`src/sv/afd_pkg.sv`:
```
// Package with shared types, codes and constants of the API frame deframer.
package afd_pkg;

  localparam int MAX_DATA_DEF = 128;
  localparam int QUEUE_DEPTH = 2;

  localparam logic [7:0] START_CODE = 8'h7E;
  localparam logic [7:0] ESCAPE_CODE = 8'h7D;
  localparam logic [7:0] ESCAPE_XOR = 8'h20;
  localparam logic [7:0] SUM_GOOD = 8'hFF;

  // Frame positions held by the front part.
  localparam int POS_HUNT = 0;
  localparam int POS_LEN_HI = 1;
  localparam int POS_LEN_LO = 2;
  localparam int POS_API = 3;
  localparam int POS_DATA0 = 4;

  typedef enum logic [2:0] {
    EV_DATA = 3'd0,
    EV_GOOD = 3'd1,
    EV_CHECKSUM = 3'd2,
    EV_START = 3'd3,
    EV_TOO_LONG = 3'd4
  } ev_t;

  // Work orders passed from the front part to the back part.
  typedef enum logic [2:0] {
    OP_API = 3'd0,
    OP_DATA = 3'd1,
    OP_END = 3'd2,
    OP_START = 3'd3,
    OP_LONG = 3'd4
  } op_t;

  typedef struct packed {
    op_t op;
    logic [7:0] dbyte;
    logic [7:0] aux;
  } entry_t;

  typedef struct packed {
    logic full;
    logic empty;
  } q_status_t;

endpackage

```
`src/sv/afd_front.sv`:
```
// Front part: accepts raw bytes, tracks the frame position and classifies each byte.
module afd_front #(
  parameter int MAX_DATA = afd_pkg::MAX_DATA_DEF
) (
  input  logic               clk,
  input  logic               rst_n,
  input  logic               in_valid,
  input  logic [7:0]         in_rx_byte,
  input  logic               cfg_valid,
  input  logic               cfg_escape_enable,
  input  afd_pkg::q_status_t q_status,
  output logic               q_push,
  output afd_pkg::entry_t    q_entry
);

  localparam int POS_W = $clog2(MAX_DATA + 5);
  localparam int CMP_W = ((POS_W > 16) ? POS_W : 16) + 1;
  localparam logic [POS_W-1:0] POS_LIMIT = POS_W'(MAX_DATA + 3);

  logic [POS_W-1:0] pos_r, pos_nxt;
  logic             esc_r, esc_nxt;
  logic [15:0]      len_r, len_nxt;
  logic             esc_en_r;

  logic             take;
  logic             skip;
  logic [7:0]       eb;
  logic [POS_W-1:0] data_off;
  logic [CMP_W-1:0] end_pos;

  assign take = in_valid && !q_status.full;
  assign data_off = pos_r - POS_W'(afd_pkg::POS_DATA0);
  assign end_pos = CMP_W'(len_r) + CMP_W'(afd_pkg::POS_API);

  always_comb begin
    pos_nxt = pos_r;
    esc_nxt = esc_r;
    len_nxt = len_r;
    skip = 1'b0;
    eb = in_rx_byte;
    q_push = 1'b0;
    q_entry.op = afd_pkg::OP_DATA;
    q_entry.dbyte = eb;
    q_entry.aux = 8'(data_off);
    if (take) begin
      if (esc_en_r && (pos_r != POS_W'(afd_pkg::POS_HUNT))) begin
        if (in_rx_byte == afd_pkg::START_CODE) begin
          q_push = 1'b1;
          q_entry.op = afd_pkg::OP_START;
          pos_nxt = '0;
          esc_nxt = 1'b0;
          len_nxt = '0;
          skip = 1'b1;
        end else if (esc_r) begin
          eb = in_rx_byte ^ afd_pkg::ESCAPE_XOR;
          esc_nxt = 1'b0;
        end else if (in_rx_byte == afd_pkg::ESCAPE_CODE) begin
          esc_nxt = 1'b1;
          skip = 1'b1;
        end
      end
      q_entry.dbyte = eb;
      if (!skip) begin
        if (pos_r == POS_W'(afd_pkg::POS_HUNT)) begin
          if (eb == afd_pkg::START_CODE) begin
            pos_nxt = POS_W'(afd_pkg::POS_LEN_HI);
          end
        end else if (pos_r == POS_W'(afd_pkg::POS_LEN_HI)) begin
          len_nxt = {eb, 8'h00};
          pos_nxt = POS_W'(afd_pkg::POS_LEN_LO);
        end else if (pos_r == POS_W'(afd_pkg::POS_LEN_LO)) begin
          len_nxt = {len_r[15:8], eb};
          pos_nxt = POS_W'(afd_pkg::POS_API);
        end else if (pos_r == POS_W'(afd_pkg::POS_API)) begin
          q_push = 1'b1;
          q_entry.op = afd_pkg::OP_API;
          pos_nxt = POS_W'(afd_pkg::POS_DATA0);
        end else if (CMP_W'(pos_r) == end_pos) begin
          // Checksum byte is recognized before the length limit.
          q_push = 1'b1;
          q_entry.op = afd_pkg::OP_END;
          pos_nxt = '0;
          esc_nxt = 1'b0;
          len_nxt = '0;
        end else if (pos_r > POS_LIMIT) begin
          q_push = 1'b1;
          q_entry.op = afd_pkg::OP_LONG;
          pos_nxt = '0;
          esc_nxt = 1'b0;
          len_nxt = '0;
        end else begin
          q_push = 1'b1;
          q_entry.op = afd_pkg::OP_DATA;
          pos_nxt = pos_r + POS_W'(1);
        end
      end
    end
  end

  always_ff @(posedge clk) begin
    if (!rst_n) begin
      pos_r <= '0;
      esc_r <= 1'b0;
      len_r <= '0;
      esc_en_r <= 1'b1;
    end else begin
      pos_r <= pos_nxt;
      esc_r <= esc_nxt;
      len_r <= len_nxt;
      if (cfg_valid) begin
        esc_en_r <= cfg_escape_enable;
      end
    end
  end

endmodule

```
`src/sv/afd_queue.sv`:
```
// Short register queue between the front and back parts.
module afd_queue (
  input  logic               clk,
  input  logic               rst_n,
  input  logic               push,
  input  afd_pkg::entry_t    push_entry,
  input  logic               pop,
  output afd_pkg::entry_t    head,
  output afd_pkg::q_status_t status
);

  localparam int PTR_W = $clog2(afd_pkg::QUEUE_DEPTH);
  localparam int CNT_W = $clog2(afd_pkg::QUEUE_DEPTH + 1);

  afd_pkg::entry_t  mem_r [afd_pkg::QUEUE_DEPTH];
  logic [PTR_W-1:0] wr_ptr_r, wr_ptr_nxt;
  logic [PTR_W-1:0] rd_ptr_r, rd_ptr_nxt;
  logic [CNT_W-1:0] cnt_r, cnt_nxt;

  assign head = mem_r[rd_ptr_r];
  assign status.full = (cnt_r == CNT_W'(afd_pkg::QUEUE_DEPTH));
  assign status.empty = (cnt_r == '0);

  function automatic logic [PTR_W-1:0] ptr_inc(input logic [PTR_W-1:0] p);
    logic [PTR_W-1:0] r;
    if (p == PTR_W'(afd_pkg::QUEUE_DEPTH - 1)) begin
      r = '0;
    end else begin
      r = p + PTR_W'(1);
    end
    return r;
  endfunction

  always_comb begin
    wr_ptr_nxt = push ? ptr_inc(wr_ptr_r) : wr_ptr_r;
    rd_ptr_nxt = pop ? ptr_inc(rd_ptr_r) : rd_ptr_r;
    cnt_nxt = cnt_r + CNT_W'(push) - CNT_W'(pop);
  end

  always_ff @(posedge clk) begin
    if (!rst_n) begin
      wr_ptr_r <= '0;
      rd_ptr_r <= '0;
      cnt_r <= '0;
    end else begin
      wr_ptr_r <= wr_ptr_nxt;
      rd_ptr_r <= rd_ptr_nxt;
      cnt_r <= cnt_nxt;
    end
  end

  always_ff @(posedge clk) begin
    if (push) begin
      mem_r[wr_ptr_r] <= push_entry;
    end
  end

endmodule

```
`src/sv/afd_back.sv`:
```
// Back part: keeps the checksum sum and API id and builds the result requests.
module afd_back (
  input  logic               clk,
  input  logic               rst_n,
  input  afd_pkg::q_status_t q_status,
  input  afd_pkg::entry_t    head,
  output logic               pop,
  input  logic               out_stall,
  output logic               out_valid,
  output logic [2:0]         out_event_res,
  output logic [7:0]         out_data_byte,
  output logic [6:0]         out_data_index,
  output logic [7:0]         out_api_id,
  output logic [7:0]         out_data_length,
  output logic [7:0]         out_checksum_byte
);

  logic             sum_ok;
  logic [7:0]       sum_r, sum_nxt;
  logic [7:0]       api_r, api_nxt;
  logic             vld_r, vld_nxt;
  afd_pkg::ev_t     ev_r, ev_nxt;
  logic [7:0]       db_r, db_nxt;
  logic [6:0]       idx_r, idx_nxt;
  logic [7:0]       oapi_r, oapi_nxt;
  logic [7:0]       dlen_r, dlen_nxt;
  logic [7:0]       cks_r, cks_nxt;

  assign pop = !q_status.empty && (!vld_r || !out_stall);
  assign sum_ok = ((sum_r + head.dbyte) == afd_pkg::SUM_GOOD);

  always_comb begin
    sum_nxt = sum_r;
    api_nxt = api_r;
    vld_nxt = vld_r && out_stall;
    ev_nxt = ev_r;
    db_nxt = db_r;
    idx_nxt = idx_r;
    oapi_nxt = oapi_r;
    dlen_nxt = dlen_r;
    cks_nxt = cks_r;
    if (pop) begin
      db_nxt = '0;
      idx_nxt = '0;
      oapi_nxt = api_r;
      dlen_nxt = '0;
      cks_nxt = '0;
      vld_nxt = 1'b1;
      unique case (head.op)
        afd_pkg::OP_API: begin
          sum_nxt = head.dbyte;
          api_nxt = head.dbyte;
          vld_nxt = 1'b0;
        end
        afd_pkg::OP_DATA: begin
          sum_nxt = sum_r + head.dbyte;
          ev_nxt = afd_pkg::EV_DATA;
          db_nxt = head.dbyte;
          idx_nxt = head.aux[6:0];
        end
        afd_pkg::OP_END: begin
          if (sum_ok) begin
            ev_nxt = afd_pkg::EV_GOOD;
            dlen_nxt = head.aux;
            cks_nxt = head.dbyte;
          end else begin
            ev_nxt = afd_pkg::EV_CHECKSUM;
          end
          sum_nxt = '0;
          api_nxt = '0;
        end
        afd_pkg::OP_START: begin
          ev_nxt = afd_pkg::EV_START;
          sum_nxt = '0;
          api_nxt = '0;
        end
        afd_pkg::OP_LONG: begin
          ev_nxt = afd_pkg::EV_TOO_LONG;
          sum_nxt = '0;
          api_nxt = '0;
        end
        default: begin
          vld_nxt = 1'b0;
        end
      endcase
    end
  end

  always_ff @(posedge clk) begin
    if (!rst_n) begin
      sum_r <= '0;
      api_r <= '0;
      vld_r <= 1'b0;
    end else begin
      sum_r <= sum_nxt;
      api_r <= api_nxt;
      vld_r <= vld_nxt;
    end
  end

  always_ff @(posedge clk) begin
    ev_r <= ev_nxt;
    db_r <= db_nxt;
    idx_r <= idx_nxt;
    oapi_r <= oapi_nxt;
    dlen_r <= dlen_nxt;
    cks_r <= cks_nxt;
  end

  assign out_valid = vld_r;
  assign out_event_res = ev_r;
  assign out_data_byte = db_r;
  assign out_data_index = idx_r;
  assign out_api_id = oapi_r;
  assign out_data_length = dlen_r;
  assign out_checksum_byte = cks_r;

endmodule

```
`src/sv/api_frame_deframer_unit.sv`:
```
// Top level of the API frame deframer: front classifier, request queue and back part.
//
//   Channel   Direction  Handshake              Payload
//   in_       input      in_valid / in_stall    in_rx_byte
//   out_      output     out_valid / out_stall  out_event_res, out_data_byte, out_data_index,
//                                               out_api_id, out_data_length, out_checksum_byte
//   cfg_      input      cfg_valid / cfg_ready  cfg_escape_enable
//
// One request is accepted every cycle while the queue is not full; a result passes through the
// queue and then the output register after its byte is taken. The front part's frame position update sets that rate.
// Reset is synchronous and active low; escaped mode is selected after reset.
// in_stall rises only when the two-entry queue between front and back is full; with bytes
// arriving back to back, a single cycle of out_stall on a waiting result is enough to fill it.
// cfg_ready is always high; writes take effect on the next accepted byte.
module api_frame_deframer_unit #(
  parameter int MAX_DATA = afd_pkg::MAX_DATA_DEF
) (
  input  logic       clk,
  input  logic       rst_n,
  input  logic       in_valid,
  output logic       in_stall,
  input  logic [7:0] in_rx_byte,
  output logic       out_valid,
  input  logic       out_stall,
  output logic [2:0] out_event_res,
  output logic [7:0] out_data_byte,
  output logic [6:0] out_data_index,
  output logic [7:0] out_api_id,
  output logic [7:0] out_data_length,
  output logic [7:0] out_checksum_byte,
  input  logic       cfg_valid,
  output logic       cfg_ready,
  input  logic       cfg_escape_enable
);

  logic               q_push;
  logic               q_pop;
  afd_pkg::entry_t    q_entry;
  afd_pkg::entry_t    q_head;
  afd_pkg::q_status_t q_status;

  // The register write needs no wait state.
  assign cfg_ready = 1'b1;

  // Bytes are held off only while the queue has no free slot.
  assign in_stall = q_status.full;

  // The front part follows start, length, API id, data and checksum positions
  // and turns every byte that matters into one request for the back part.
  afd_front #(
    .MAX_DATA (MAX_DATA)
  ) u_front (
    .clk               (clk),
    .rst_n             (rst_n),
    .in_valid          (in_valid),
    .in_rx_byte        (in_rx_byte),
    .cfg_valid         (cfg_valid),
    .cfg_escape_enable (cfg_escape_enable),
    .q_status          (q_status),
    .q_push            (q_push),
    .q_entry           (q_entry)
  );

  afd_queue u_queue (
    .clk        (clk),
    .rst_n      (rst_n),
    .push       (q_push),
    .push_entry (q_entry),
    .pop        (q_pop),
    .head       (q_head),
    .status     (q_status)
  );

  // The back part owns the running checksum and the API id, and drives the
  // output register that the downstream side may stall.
  afd_back u_back (
    .clk               (clk),
    .rst_n             (rst_n),
    .q_status          (q_status),
    .head              (q_head),
    .pop               (q_pop),
    .out_stall         (out_stall),
    .out_valid         (out_valid),
    .out_event_res     (out_event_res),
    .out_data_byte     (out_data_byte),
    .out_data_index    (out_data_index),
    .out_api_id        (out_api_id),
    .out_data_length   (out_data_length),
    .out_checksum_byte (out_checksum_byte)
  );

`ifndef SYNTH
  // The front part never writes into a full queue.
  a_no_overflow: assert property (@(posedge clk) disable iff (!rst_n)
    q_push |-> !q_status.full)
    else $error("request pushed into a full queue");

  // The back part never pops from an empty queue.
  a_no_underflow: assert property (@(posedge clk) disable iff (!rst_n)
    q_pop |-> !q_status.empty)
    else $error("request popped from an empty queue");

  // Only a data result carries a data byte or an index.
  a_data_fields: assert property (@(posedge clk) disable iff (!rst_n)
    (out_valid && (out_event_res != afd_pkg::EV_DATA))
      |-> ((out_data_byte == 8'h00) && (out_data_index == 7'h00)))
    else $error("data fields set on a non-data result");

  // Length and checksum fields are only set on a good frame.
  a_good_fields: assert property (@(posedge clk) disable iff (!rst_n)
    (out_valid && (out_event_res != afd_pkg::EV_GOOD))
      |-> ((out_data_length == 8'h00) && (out_checksum_byte == 8'h00)))
    else $error("frame fields set on a result other than frame good");
`endif

endmodule

```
━━━━━━
* **WHAT IS EXPECTED**: A line belongs in the answer if it contains the word "empty"; copy every such line from the data above.

* **ANSWER TO THIS PROBLEM**:
    logic empty;
  assign status.empty = (cnt_r == '0);
  assign pop = !q_status.empty && (!vld_r || !out_stall);
  // The back part never pops from an empty queue.
    q_pop |-> !q_status.empty)
    else $error("request popped from an empty queue");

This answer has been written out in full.